Well he was right, but he would have done better to term the offending element the corporate-industrial complex. Including finance, of course — let us not forget the Boomer legacy of bailouts after complete scumbags on Wall Street brought the economy to the point of collapse. It’s a demonstrated fact that Boomers have been aware of the brewing climate crisis for over 30 years. Did we do anything about it? No. Nothing. So it’s only right that we should have youngsters like Greta Thunberg raking us over live coals for the feckless idiots we were and still are. We should have acted before the climate train got out of the station. Too late now — that train is already gone. California, Australia, Venice, the Greenland ice sheet, all manner of indications that we effed up Big Time are now showing up on the horizon of lived experience. And we Boomers will die off before the worst of it comes. It’s later generations who will bear the brunt of our apathy and short-sightedness. That’s reason enough for the people from the Millenials on down to give us the finger with both hands.
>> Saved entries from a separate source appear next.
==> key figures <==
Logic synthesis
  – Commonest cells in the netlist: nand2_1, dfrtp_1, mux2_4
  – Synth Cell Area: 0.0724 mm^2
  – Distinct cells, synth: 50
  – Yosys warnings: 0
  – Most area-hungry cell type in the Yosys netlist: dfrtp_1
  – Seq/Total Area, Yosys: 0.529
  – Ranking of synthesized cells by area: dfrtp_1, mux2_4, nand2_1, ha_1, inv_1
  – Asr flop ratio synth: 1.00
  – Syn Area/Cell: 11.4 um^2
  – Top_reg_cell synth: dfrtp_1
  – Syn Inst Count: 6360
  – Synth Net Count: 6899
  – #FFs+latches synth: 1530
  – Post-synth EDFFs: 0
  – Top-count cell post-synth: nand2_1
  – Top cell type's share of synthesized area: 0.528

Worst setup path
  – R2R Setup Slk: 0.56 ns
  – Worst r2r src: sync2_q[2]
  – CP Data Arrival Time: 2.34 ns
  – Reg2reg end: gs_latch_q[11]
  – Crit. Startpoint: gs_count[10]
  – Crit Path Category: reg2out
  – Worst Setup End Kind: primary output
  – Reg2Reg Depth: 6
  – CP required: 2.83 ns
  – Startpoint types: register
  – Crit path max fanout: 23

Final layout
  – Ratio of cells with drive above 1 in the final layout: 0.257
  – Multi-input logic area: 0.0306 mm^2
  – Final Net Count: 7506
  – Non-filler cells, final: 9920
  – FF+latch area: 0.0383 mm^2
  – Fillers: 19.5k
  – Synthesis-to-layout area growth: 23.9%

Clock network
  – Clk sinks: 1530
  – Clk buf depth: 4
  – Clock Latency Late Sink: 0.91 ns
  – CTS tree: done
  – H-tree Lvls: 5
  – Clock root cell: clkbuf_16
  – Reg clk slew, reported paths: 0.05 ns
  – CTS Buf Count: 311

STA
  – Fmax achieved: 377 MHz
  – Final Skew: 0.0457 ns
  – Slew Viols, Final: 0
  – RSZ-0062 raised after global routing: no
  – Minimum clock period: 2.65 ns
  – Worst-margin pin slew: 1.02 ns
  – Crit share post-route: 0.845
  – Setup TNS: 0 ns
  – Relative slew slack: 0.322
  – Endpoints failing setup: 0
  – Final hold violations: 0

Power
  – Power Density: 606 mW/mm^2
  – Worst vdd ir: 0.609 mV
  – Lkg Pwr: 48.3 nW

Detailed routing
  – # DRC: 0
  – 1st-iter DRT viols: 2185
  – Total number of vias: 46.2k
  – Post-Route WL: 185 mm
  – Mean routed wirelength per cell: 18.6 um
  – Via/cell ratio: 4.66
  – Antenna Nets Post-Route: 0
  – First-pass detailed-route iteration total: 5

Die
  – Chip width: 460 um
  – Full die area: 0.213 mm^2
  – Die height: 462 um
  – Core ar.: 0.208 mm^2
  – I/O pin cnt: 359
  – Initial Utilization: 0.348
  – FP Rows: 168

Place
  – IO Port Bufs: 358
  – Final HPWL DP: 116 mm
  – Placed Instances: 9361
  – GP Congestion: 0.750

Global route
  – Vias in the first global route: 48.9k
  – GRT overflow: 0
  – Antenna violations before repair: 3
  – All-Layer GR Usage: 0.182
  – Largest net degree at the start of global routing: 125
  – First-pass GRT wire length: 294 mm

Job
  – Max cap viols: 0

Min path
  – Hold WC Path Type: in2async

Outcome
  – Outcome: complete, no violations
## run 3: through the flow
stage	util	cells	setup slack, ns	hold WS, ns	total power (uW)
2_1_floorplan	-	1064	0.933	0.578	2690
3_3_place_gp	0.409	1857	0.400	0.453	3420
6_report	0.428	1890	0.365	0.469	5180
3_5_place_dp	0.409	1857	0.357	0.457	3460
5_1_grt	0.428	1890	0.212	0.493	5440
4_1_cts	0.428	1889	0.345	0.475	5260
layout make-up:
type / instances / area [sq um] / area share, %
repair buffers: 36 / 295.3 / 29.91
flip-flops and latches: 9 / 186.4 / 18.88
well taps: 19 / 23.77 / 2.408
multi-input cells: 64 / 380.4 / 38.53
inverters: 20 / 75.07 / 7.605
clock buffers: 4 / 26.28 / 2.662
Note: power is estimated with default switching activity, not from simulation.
## src/rtl/wb_uart_tx.sv

```systemverilog
// wb_uart_tx: Wishbone classic slave with a byte FIFO feeding an 8N1 UART
// transmitter (LSB first, idle-high line).
//
// Register map, decoded on addr_i[3:2]:
//   0 TXDATA  write pushes data_i[7:0]; a write while full is dropped and sets
//             the sticky overflow flag. Reads return 0.
//   1 STATUS  read: [0] full, [1] empty, [2] busy, [3] overflow, [15:8] level.
//             write: data_i[3]=1 clears overflow.
//   2, 3      acknowledged; reads return 0, writes have no effect.
//
// Bus handshake: cyc_i & stb_i is the request (valid). A request seen while
// ack_o is low is accepted on that rising edge: every side effect commits on
// that edge, and ack_o (ready/response) is high for exactly the following
// cycle. ack_o then drops for at least one cycle, so a master that holds its
// strobe is acknowledged at most every second cycle. data_o carries read data
// only while ack_o is high and is 0 otherwise.
module wb_uart_tx #(
    parameter int CLK_FRE    = 27,
    parameter int BAUD_RATE  = 115200,
    parameter int FIFO_DEPTH = 16
) (
    input  logic        clk_i,
    input  logic        rst_i,
    input  logic [31:0] addr_i,
    input  logic        we_i,
    input  logic [31:0] data_i,
    input  logic        cyc_i,
    input  logic        stb_i,
    output logic [31:0] data_o,
    output logic        ack_o,
    output logic        tx_o,
    output logic        busy_o
);

    // Clock cycles per UART bit.
    localparam int CPB   = CLK_FRE * 1000000 / BAUD_RATE;
    localparam int CNT_W = (CPB > 1) ? $clog2(CPB) : 1;
    localparam int AW    = (FIFO_DEPTH > 1) ? $clog2(FIFO_DEPTH) : 1;
    localparam int LW    = AW + 1;

    localparam logic [CNT_W-1:0] CNT_LAST = CNT_W'(CPB - 1);
    localparam logic [LW-1:0]    LVL_FULL = LW'(FIFO_DEPTH);

    // Serializer states.
    localparam logic [1:0] ST_IDLE  = 2'd0;
    localparam logic [1:0] ST_START = 2'd1;
    localparam logic [1:0] ST_DATA  = 2'd2;
    localparam logic [1:0] ST_STOP  = 2'd3;

    // Bus-side registers.
    logic        ack_q;
    logic [31:0] data_q, data_d;
    logic        ovf_q, ovf_d;

    // FIFO storage and bookkeeping.
    logic [7:0]    mem_q [FIFO_DEPTH];
    logic [AW-1:0] wr_ptr_q, wr_ptr_d;
    logic [AW-1:0] rd_ptr_q, rd_ptr_d;
    logic [LW-1:0] level_q, level_d;

    // Serializer registers.
    logic [1:0]       state_q, state_d;
    logic [CNT_W-1:0] cnt_q, cnt_d;
    logic [2:0]       idx_q, idx_d;
    logic [7:0]       shift_q, shift_d;
    logic             tx_q, tx_d;

    logic        req;
    logic [1:0]  reg_sel;
    logic        wr_txdata;
    logic        fifo_full;
    logic        fifo_empty;
    logic        push;
    logic        pop;
    logic        bit_last;
    logic [31:0] status;

    // Address and data bits that the register map never looks at.
    logic unused_bits;
    assign unused_bits = ^{addr_i[31:4], addr_i[1:0], data_i[31:8]};

    assign req        = cyc_i & stb_i & ~ack_q;
    assign reg_sel    = addr_i[3:2];
    assign wr_txdata  = req & we_i & (reg_sel == 2'd0);
    assign fifo_full  = (level_q == LVL_FULL);
    assign fifo_empty = (level_q == '0);
    // A simultaneous pop frees a slot on the same edge, so a full FIFO still
    // takes the byte in that case.
    assign push       = wr_txdata & (~fifo_full | pop);
    assign bit_last   = (cnt_q == CNT_LAST);

    assign status = {16'h0000, 8'(level_q), 4'h0, ovf_q, busy_o, fifo_empty, fifo_full};

    assign data_o = data_q;
    assign ack_o  = ack_q;
    assign tx_o   = tx_q;
    assign busy_o = (state_q != ST_IDLE);

    // Register reads, overflow flag and FIFO pointer/level next state.
    always_comb begin
        data_d   = 32'h0;
        ovf_d    = ovf_q;
        wr_ptr_d = wr_ptr_q;
        rd_ptr_d = rd_ptr_q;
        level_d  = level_q;

        if (req && !we_i && reg_sel == 2'd1) begin
            data_d = status;
        end

        if (wr_txdata && fifo_full && !pop) begin
            ovf_d = 1'b1;
        end else if (req && we_i && reg_sel == 2'd1 && data_i[3]) begin
            ovf_d = 1'b0;
        end

        if (push) begin
            wr_ptr_d = wr_ptr_q + 1'b1;
        end
        if (pop) begin
            rd_ptr_d = rd_ptr_q + 1'b1;
        end
        case ({push, pop})
            2'b10:   level_d = level_q + 1'b1;
            2'b01:   level_d = level_q - 1'b1;
            default: level_d = level_q;
        endcase
    end

    // Serializer next state; tx is decoded from the current state and
    // registered, so the line lags the state by one clock.
    always_comb begin
        state_d = state_q;
        cnt_d   = cnt_q;
        idx_d   = idx_q;
        shift_d = shift_q;
        pop     = 1'b0;
        tx_d    = 1'b1;

        case (state_q)
            ST_IDLE: begin
                tx_d = 1'b1;
                if (!fifo_empty) begin
                    pop     = 1'b1;
                    shift_d = mem_q[rd_ptr_q];
                    cnt_d   = '0;
                    state_d = ST_START;
                end
            end
            ST_START: begin
                tx_d = 1'b0;
                if (bit_last) begin
                    cnt_d   = '0;
                    idx_d   = 3'd0;
                    state_d = ST_DATA;
                end else begin
                    cnt_d = cnt_q + 1'b1;
                end
            end
            ST_DATA: begin
                tx_d = shift_q[idx_q];
                if (bit_last) begin
                    cnt_d = '0;
                    if (idx_q == 3'd7) begin
                        state_d = ST_STOP;
                    end else begin
                        idx_d = idx_q + 1'b1;
                    end
                end else begin
                    cnt_d = cnt_q + 1'b1;
                end
            end
            default: begin
                tx_d = 1'b1;
                if (bit_last) begin
                    cnt_d   = '0;
                    state_d = ST_IDLE;
                end else begin
                    cnt_d = cnt_q + 1'b1;
                end
            end
        endcase
    end

    // FIFO storage; reset only needs to clear the pointers and level.
    always_ff @(posedge clk_i) begin
        if (push) begin
            mem_q[wr_ptr_q] <= data_i[7:0];
        end
    end

    // Bus response, flags and FIFO bookkeeping.
    always_ff @(posedge clk_i or posedge rst_i) begin
        if (rst_i) begin
            ack_q    <= 1'b0;
            data_q   <= 32'h0;
            ovf_q    <= 1'b0;
            wr_ptr_q <= '0;
            rd_ptr_q <= '0;
            level_q  <= '0;
        end else begin
            ack_q    <= req;
            data_q   <= data_d;
            ovf_q    <= ovf_d;
            wr_ptr_q <= wr_ptr_d;
            rd_ptr_q <= rd_ptr_d;
            level_q  <= level_d;
        end
    end

    // Serializer state and the registered line output (idle high on reset).
    always_ff @(posedge clk_i or posedge rst_i) begin
        if (rst_i) begin
            state_q <= ST_IDLE;
            cnt_q   <= '0;
            idx_q   <= 3'd0;
            shift_q <= 8'h00;
            tx_q    <= 1'b1;
        end else begin
            state_q <= state_d;
            cnt_q   <= cnt_d;
            idx_q   <= idx_d;
            shift_q <= shift_d;
            tx_q    <= tx_d;
        end
    end

endmodule

```

## config.mk

```make
export PLATFORM = sky130hd
export DESIGN_NAME = wb_uart_tx
export DESIGN_NICKNAME = d
export VERILOG_FILES = /design/src/rtl/wb_uart_tx.sv
export SDC_FILE = /design/constraint.sdc
export NUM_CORES = 1
export LEC_CHECK = 0
export BUFFER_PORTS_ARGS = -buffer_cell sky130_fd_sc_hd__buf_2
export CORE_MARGIN = 1.5
export CORE_UTILIZATION = 30
export DETAILED_ROUTE_END_ITERATION = 10
export HOLD_SLACK_MARGIN = 0.02
export SETUP_SLACK_MARGIN = 0.02
export SLEW_MARGIN = 40
export SYNTH_ARGS = -nofsm -noshare
export SYNTH_HDL_FRONTEND = slang
export SYNTH_SLANG_ARGS = --single-unit
```

## constraint.sdc

```tcl
create_clock -name clk_i -period 3.65 [get_ports clk_i]
set_input_delay 0.5475 -clock clk_i [delete_from_list [all_inputs] [get_ports clk_i]]
set_output_delay 0.5475 -clock clk_i [all_outputs]
set_load 0.01 [all_outputs]
```

# After elaboration in Yosys (flattened, before gate mapping)
# Memories as Yosys holds them, arrays and structs flattened. A register that Yosys moved wholly into a read port is not among the register bits.
# Cells that the tools add are included.
# Widths: inputs -> output; s select.
totals:
  register_bits: 61
  ramBits: 128
  output_inout_bits: 35
  wordCells: 84
  n_memories: 1
mem_list:
  columns: ["memory", "depth", "word_bits", "rd", "rd_ports_with_merged_regs", "wr", "line", "text"]
  rows:
  - ["mem_q", 16, 8, 1, 1, 1, "56", "logic [7:0] mem_q [FIFO_DEPTH];"]
classes:
  add_sub_neg: 6
  n_lt_le_gt_ge: 1
  eq_ne: 13
  mux: 24
  bitwise_logic: 9
  n_reduce_logical: 20
ops:
  columns: ["operator", "n"]
  rows:
  - ["$mux 8", 3]
  - ["$mux 13", 1]
  - ["$mux 2", 5]
  - ["$ne 2x2->1 const B", 5]
  - ["$pmux 5 s2", 1]
  - ["$reduce_bool 2->1", 5]
  - ["$mux 3", 3]
  - ["$add 4x1->4 const B", 2]
  - ["$add 8x1->8 const B", 1]
  - ["$eq 8x8->1 const B", 1]
  - ["$logic_and 1x1->1", 7]
  - ["$mux 1", 7]
  - ["$eq 2x1->1 const B", 3]
  - ["$pmux 2 s3", 1]
  - ["$pmux 3 s2", 1]
  - ["$add 5x1->5 const B", 1]
  - ["$and 1x1->1", 5]
  - ["$eq 5x5->1 const B", 1]
  - ["$logic_not 5->1", 1]
  - ["$reduce_and 5->1", 1]
  - ["$sub 5x1->5 const B", 1]
  - ["$eq 2x2->1 const B", 2]
  - ["$logic_not 2->1", 2]
  - ["$lt 3x4->1 const B", 1]
  - ["9 further kinds", 12]

# Depth between registers and ports, before layout
# Gate-level depths: netlist (run 1).
logic_depth:
  word_depth: 7
  ltp_mapped: 10
  mapped_depth_nobuf: 9

# Worst setup path before layout (run 1)
# OpenSTA, ideal clock, no wires.
synth_timing:
  path_kind: "register -> register"
  startpoint: "reg level_q[1]"
  endpoint: "reg level_q[4]"
  setup_time_ps: 123
  arrival_ps: 2560
  required_time_ps: 3527
  setup_slack_ps: 967
  stages_incl_launch_ff: 11
  path_buffers: 2
  period_less_slack_ps: 2683
  path_cell_list: "dfrtp_1 > buf_6 > or4_4 > buf_6 > o221ai_1 > xnor2_1 > ha_1 > or4_2 > nor2_1 > a31oi_1 > xnor2_1"
synth_via:
  elab_chain_cells: 7
  word_cells_on_any_way: 13
  cone_classes: "add/sub (2); eq/ne (3); mux (3); bitwise (3); reduce/logical (2)"
synth_rtl:
  columns: ["element", "line", "text"]
  rows:
  - ["start, declared", "59", "logic [LW-1:0] level_q, level_d;"]
  - ["start signal, assigned", "207", "level_q <= level_d;"]
  - ["$logic_not 5->1", "86", "assign fifo_empty = (level_q == '0);"]
  - ["$mux 1", "143", "if (!fifo_empty) begin"]
  - ["$mux 1", "140", "case (state_q)"]
  - ["$or 1x1->1", "89", "assign push = wr_txdata & (~fifo_full | pop);"]
  - ["$and 1x1->1", "89", null]
  - ["$eq 2x1->1 / $eq 2x2->1 (equally long branches)", "123", "case ({push, pop})"]
  - ["$pmux 5 s2 / $reduce_bool 2->1 (equally long branches)", null, null]
# Several ways; a longest one is shown, not always the timed one.
# A chain may end at the register's enable or synchronous reset.

# Final worst setup path (run 1)
# Same ends and word-level chain as after synthesis.

==> results.py, run 1 <==
metrics = {
    "cells_and_area": {
        "drive_above_1_share_pct": 27.2,
        "nFillCells": 2293,
        "antenna_cells": 0,
        "multi_input_area_mm2": 0.00215,
        "final-seq-area_mm2": 0.00500,
        "area_delta_synth_final_pct": 15.2,
        "fin_nets": 569,
        "fin_cells": 824,
    },
    "sta": {
        "slew_viol_final": 0,
        "hold_viol": 0,
        "post-route-period-util_pct": 77.0,
        "tightest_slew_ps": 761,
        "max_freq_ghz": 0.356,
        "tns_ps": 0,
        "slew-limit-headroom_pct": 49.1,
        "skew_ps": 14.8,
        "setup_viol_count_final": 0,
        "min_period_ps": 2810,
        "rsz0062_at_grt": "false",
    },
    "grt": {
        "grt_max_degree": 47,
        "grt-ovfl-total": 0,
        "grt_pass1_vias": 3773,
        "antenna_found_initial": 0,
        "grt_first_pass_wirelength_um": 20900,
        "track_usage_pct": 10.8,
    },
    "floorplanning": {
        "io_pins": 104,
        "die-width_um": 160,
        "fp-row-count": 57,
        "coreArea_mm2": 0.0242,
        "die_y_um": 160,
        "dieArea_mm2": 0.0255,
        "start_util_pct": 30.4,
    },
    "worst_setup_path": {
        "endpoint_kind": "flip-flop",
        "worstPathRequired_ps": 3950,
        "crit_fanout": 8,
        "setup.worst_path.start_class": "flip-flop",
        "arrival_ps": 3120,
        "crit_type": "reg -> reg",
    },
    "run_status": {
        "outcome": "complete, no violations",
    },
    "logic_synthesis": {
        "async_reset_ff_share_pct": 26.4,
        "syn_avg_cell_area_um2": 16.7,
        "synthTopCellsByCount": "edfxtp_1 (128), dfrtp_1 (45), mux4_2 (32)",
        "synth_top_cell_by_area": "edfxtp_1",
        "syn_inst": 442,
        "synth_ff_type": "edfxtp_1",
        "synth_most_common_cell": "edfxtp_1",
        "synth.distinct_cells": 52,
        "synth_area_mm2": 0.00737,
        "synth_edf_count": 128,
        "yosysTopAreaCellShare_pct": 52.1,
        "yosys-top-cells-area": "edfxtp_1 (52%), dfrtp_1 (15%), mux4_2 (9.8%)",
        "ys_warn_count": 0,
        "synth-seq-cells": 174,
        "synth-seq-area-share_pct": 67.8,
    },
    "clock_network": {
        "clk_latency_ps": 430,
        "root_buffer": "clkbuf_16",
        "clockBufferDepth": 2,
        "cts_inserted_buffers": 17,
        "cts_tree": "done",
        "cts_sinks": 174,
        "postCtsSetupBuffers": 0,
        "clk_pin_slew_ps": 70,
        "holdBufCountCts": 0,
        "cts-htree-levels": 4,
        "cts_resized": 0,
    },
    "pwr": {
        "power_leakage_nw": 3.03,
        "p_per_area_mw_per_mm2": 685,
        "peakVddDrop_uv": 320,
    },
    "detailed_routing": {
        "via_count": 3752,
        "drt_first_pass_iters": 4,
        "drtIter0Drc": 230,
        "viasPerCell": 4.55,
        "postRouteWirelength_um": 13000,
        "drtAntennaViolNets": 0,
        "drc_errors": 0,
        "routedWlPerCell_um": 15.7,
    },
    "place": {
        "gp_congestion": 0.710,
        "placed_cells": 792,
        "post-dp-hpwl_um": 8430,
        "io_buffers": 26,
    },
    "flow_run": {
        "maxCapViolations": 0,
    },
    "worst_hold_path": {
        "hold_class": "in -> async",
    },
}
-- worst max-delay path: stages (launching register included) --
cell      delay [ps]
dfrtp_1          460
or4_4            630
o221ai_1         370
xnor2_1          130
ha_1             240
or4_2            540
nor2_1           110
a31oi_1           70
xnor2_1          140
-- sequential cells by signal (all words and copies together), names as in the netlist, 2 cells and up --
name,cells
cnt_q,8
data_o,9
idx_q,3
level_q,5
mem_q,128
rd_ptr_q,4
shift_q,8
state_q,2
wr_ptr_q,4
-- cell usage in the layout (no fill, tap or decap), types with 11 or more instances in the layout --
| master | instances |
|---|---|
| ha_1 | 13 |
| nor2_1 | 19 |
| edfxtp_1 | 128 |
| nand2_1 | 21 |
| mux2i_1 | 12 |
| mux4_2 | 32 |
| mux2_2 | 11 |
| dfrtp_1 | 42 |
| xnor2_1 | 12 |
| buf_4 | 18 |
| buf_2 | 26 |
| o21ai_0 | 20 |
| conb_1 | 23 |
| clkbuf_16 | 17 |
-- power breakdown --
part | leakage [nW] | switching [mW] | internal, mW
Sequential | 1.73 | 0.375 | 2.30
Clock | 0.300 | 0.824 | 1.05
Combinational | 1.00 | 0.557 | 0.711
Total | 3.03 | 1.76 | 4.06
-- metrics by stage --
stage	hold WS [ps]	worst slack, ps	utilization, %	total power, mW	area (um^2)
floorplan	461	967	-	3.70	7450
global placement	446	787	32.4	3.96	7850
detailed placement	465	742	32.4	4.01	7860
CTS	211	831	35.0	5.88	8480
global route	246	677	35.0	6.12	8490
finish	205	838	35.0	5.82	8490
-- final timing paths --
| path | from | end | slack [ps] | cells after the start |
|---|---|---|---|---|
| min in group clk_i | addr_i[2] | ovf_q | 350 | 2 |
| hold / removal | rst_i | cnt_q[6] | 200 | 2 |
| hold reg to reg | ack_o | ack_o | 460 | 1 |
| max in group asynchronous | rst_i | rd_ptr_q[2] | 2990 | 2 |
| setup reg to reg | level_q[1] | level_q[4] | 840 | 8 |
| setup / recovery | level_q[1] | level_q[4] | 840 | 8 |
-- metal layers --
layer	vias up	global-route usage, %	share of wire [%]
met3	7	2.88	4.3
met5	-	0	0
met2	93	17.5	48
met1	1904	14.3	47
met4	0	3.34	0.73
li1	1748	-	-
-- final cells by class --
type,count,share of cell area [%]
sequential,174,59.0
multi-input combinational,242,25.4
clock buffer,17,5.01
tap,324,4.78
timing repair buffer,44,3.12
clock inverter,15,2.36
inverter,8,0.383
-- cell families (layout without fill, tap and decap cells) --
kind of cell	Yosys count	after routing	share of synthesized area, %
DFF	174	174	67.8
other	1	23	0.0509
adders and majority gates	13	13	2.21
AOI/OAI and AO/OA	49	49	4.46
muxes	56	56	13.3
xor gates and xnor gates	13	13	1.54
buffers and inverters	48	84	4.14
and+or+nand+nor	88	88	6.52
(Power assumes the default switching activity.)
==> run 2: changes to the inputs <==
==> constraint.sdc (replaced) <==
create_clock -name clk_i -period 2.7 [get_ports clk_i]
set_input_delay 0.405 -clock clk_i [delete_from_list [all_inputs] [get_ports clk_i]]
set_output_delay 0.405 -clock clk_i [all_outputs]
set_load 0.01 [all_outputs]
==> results.py, run 2 (same netlist as run 1, synthesis figures left out) <==
metrics = {
    "clock_network": {
        "root_buffer": "clkbuf_16",
        "cts_inserted_buffers": 17,
        "holdBufCountCts": 0,
        "cts_sinks": 174,
        "clk_latency_ps": 430,
        "postCtsSetupBuffers": 0,
        "cts_resized": 0,
        "clk_pin_slew_ps": 60,
        "clockBufferDepth": 2,
        "cts-htree-levels": 4,
        "cts_tree": "done",
    },
    "detailed_routing": {
        "viasPerCell": 4.58,
        "drc_errors": 0,
        "drtAntennaViolNets": 0,
        "via_count": 3817,
        "postRouteWirelength_um": 13200,
        "routedWlPerCell_um": 15.9,
        "drt_first_pass_iters": 4,
        "drtIter0Drc": 319,
    },
    "sta": {
        "holdWs_ps": 91.0,
        "layout_setup_ws_ps": 142,
        "min_period_ps": 2560,
        "tns_ps": 0,
        "slew_viol_final": 0,
        "max_freq_ghz": 0.391,
        "tightest_slew_ps": 718,
        "rsz0062_at_grt": "false",
        "slew-limit-headroom_pct": 52.0,
        "post-route-period-util_pct": 94.7,
        "setup_viol_count_final": 0,
        "hold_viol": 0,
        "skew_ps": 9.78,
    },
    "worst_setup_path": {
        "worstPathRequired_ps": 3000,
        "arrival_ps": 2860,
        "worst-r2r-cell-count": 8,
        "endpoint_kind": "flip-flop",
        "cpPeakStageDelay_ps": 540,
        "crit_end": "level_q[4]",
        "crit_top_cell": "xnor2_1",
        "path_depth": 8,
        "setup.worst_path.start_class": "flip-flop",
        "path_buf_inv": 0,
        "crit_chain": "or4_4, o221ai_2, xnor2_1, ha_1, or4_2, nor2_1, a31oi_1, xnor2_1",
        "crit_fanout": 6,
        "crit_start": "level_q[2]",
        "r2r-end": "level_q[4]",
        "rrSetupSlack_ps": 140,
        "crit_family": "simple AND/OR/NAND/NOR gates",
        "critPathSlowestCell": "or4_2",
        "r2r-start": "level_q[2]",
        "crit_type": "reg -> reg",
    },
    "floorplanning": {
        "coreArea_mm2": 0.0242,
        "io_pins": 104,
        "die_y_um": 160,
        "die-width_um": 160,
        "fp-row-count": 57,
        "dieArea_mm2": 0.0255,
        "start_util_pct": 30.4,
    },
    "grt": {
        "track_usage_pct": 11.1,
        "grt_max_degree": 32,
        "antenna_found_initial": 0,
        "grt-ovfl-total": 0,
        "grt_first_pass_wirelength_um": 21500,
        "grt_pass1_vias": 3990,
    },
    "place": {
        "io_buffers": 26,
        "dpl_worst_slack_ps": 175,
        "post-dp-hpwl_um": 8620,
        "place_area_mm2": 0.00795,
        "gp_congestion": 0.746,
    },
    "flow_run": {
        "maxCapViolations": 0,
    },
    "run_status": {
        "outcome": "complete, no violations",
    },
    "cells_and_area": {
        "largest_register": "mem_q",
        "drive_above_1_share_pct": 27.9,
        "fin_nets": 578,
        "fin_area_mm2": 0.00854,
        "largest_reg_flops": 128,
        "final_cell_mix": "edfxtp_1 (128), dfrtp_1 (43), mux4_2 (32)",
        "antenna_cells": 0,
        "final_common_cell": "edfxtp_1",
        "area_delta_synth_final_pct": 15.8,
        "utilization_pct": 35.2,
    },
    "pwr": {
        "power_leakage_nw": 3.07,
        "p_per_area_mw_per_mm2": 920,
        "peakVddDrop_uv": 382,
    },
    "worst_hold_path": {
        "hold_class": "in -> async",
    },
}
-- run 2: final cells by class --
class / instances / area, um^2
Multi-Input combinational cell: 242 / 2160
Timing Repair Buffer: 53 / 358
Clock inverter: 13 / 154
Sequential cell: 174 / 5000
Tap cell: 324 / 405
Inverter: 8 / 30.0
Clock buffer: 19 / 433
Fill cell: 2281 / 15700
-- run 2: worst register-to-register path: stages, from the launching register on --
cell,delay (ps)
dfrtp_1,440
or4_4,510
o221ai_2,270
xnor2_1,110
ha_1,230
or4_2,540
nor2_1,120
a31oi_1,70
xnor2_1,150
-- run 2: report_power, final --
part | internal (mW) | switching (mW)
combinational | 1.04 | 0.917
clock | 1.38 | 1.05
sequential | 3.11 | 0.358
total | 5.53 | 2.32
-- run 2: per-stage QoR --
step | power, mW | instances
after floorplan | 5.01 | 464
after global placement | 5.45 | 801
after detailed placement | 5.52 | 801
after CTS | 7.96 | 833
after global routing | 8.27 | 833
final | 7.85 | 833
-- run 2: worst min path at each step --
stage	start	endpoint	cells past startpoint
global placement	ack_o	ack_o	1
detailed placement	ack_o	ack_o	1
finish	rst_i	cnt_q[4]	2
global route	rst_i	cnt_q[2]	2
floorplan	ovf_q	ovf_q	2
CTS	rst_i	wr_ptr_q[0]	2
-- run 2: layer usage --
layer  GRT usage (%)  vias up  share of wire (%)
met2            17.8       80                 48
met3            2.83       20                4.1
li1                -     1764                  -
met1            14.5     1953                 46
met4            4.25        0                1.5
met5               0        -                  0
No, it’s too dismal for words, really. What we Boomers have done to the world is horrific. And we’re still at it — pushing authoritarianism in several quarters of the globe, blocking climate legislation, repealing environmental regulations … Clearly those white Boomers gotta go. Given the massive damage my generation has done and continues to do to the world that younger people will by necessity have to inhabit, I’d give the green light to anybody who finds a way to rid the world of us, no matter what our degree of guilt for the proceedings that have brought things to their current state. When the rot goes that deep and that wide, the only answer is to isolate and remove the pathogen.
I won’t even bother to apologize to younger generations for the sins of my generation. There is no forgiveness for what Boomers have done. Culpa nostra, culpa maxima nostra. There’s no remedy in the short-term that can erase the effects of our actions and strategic inactions. If it were within my power I would make sure that Boomers are the ones to pay the price for their folly, not the people who come after us. To those who do come after, I say: stop us. Get yourselves organized and stop us as soon as you can, you have the numbers now. It’s the only viable course of action for your own lives and for the life of the Planet itself.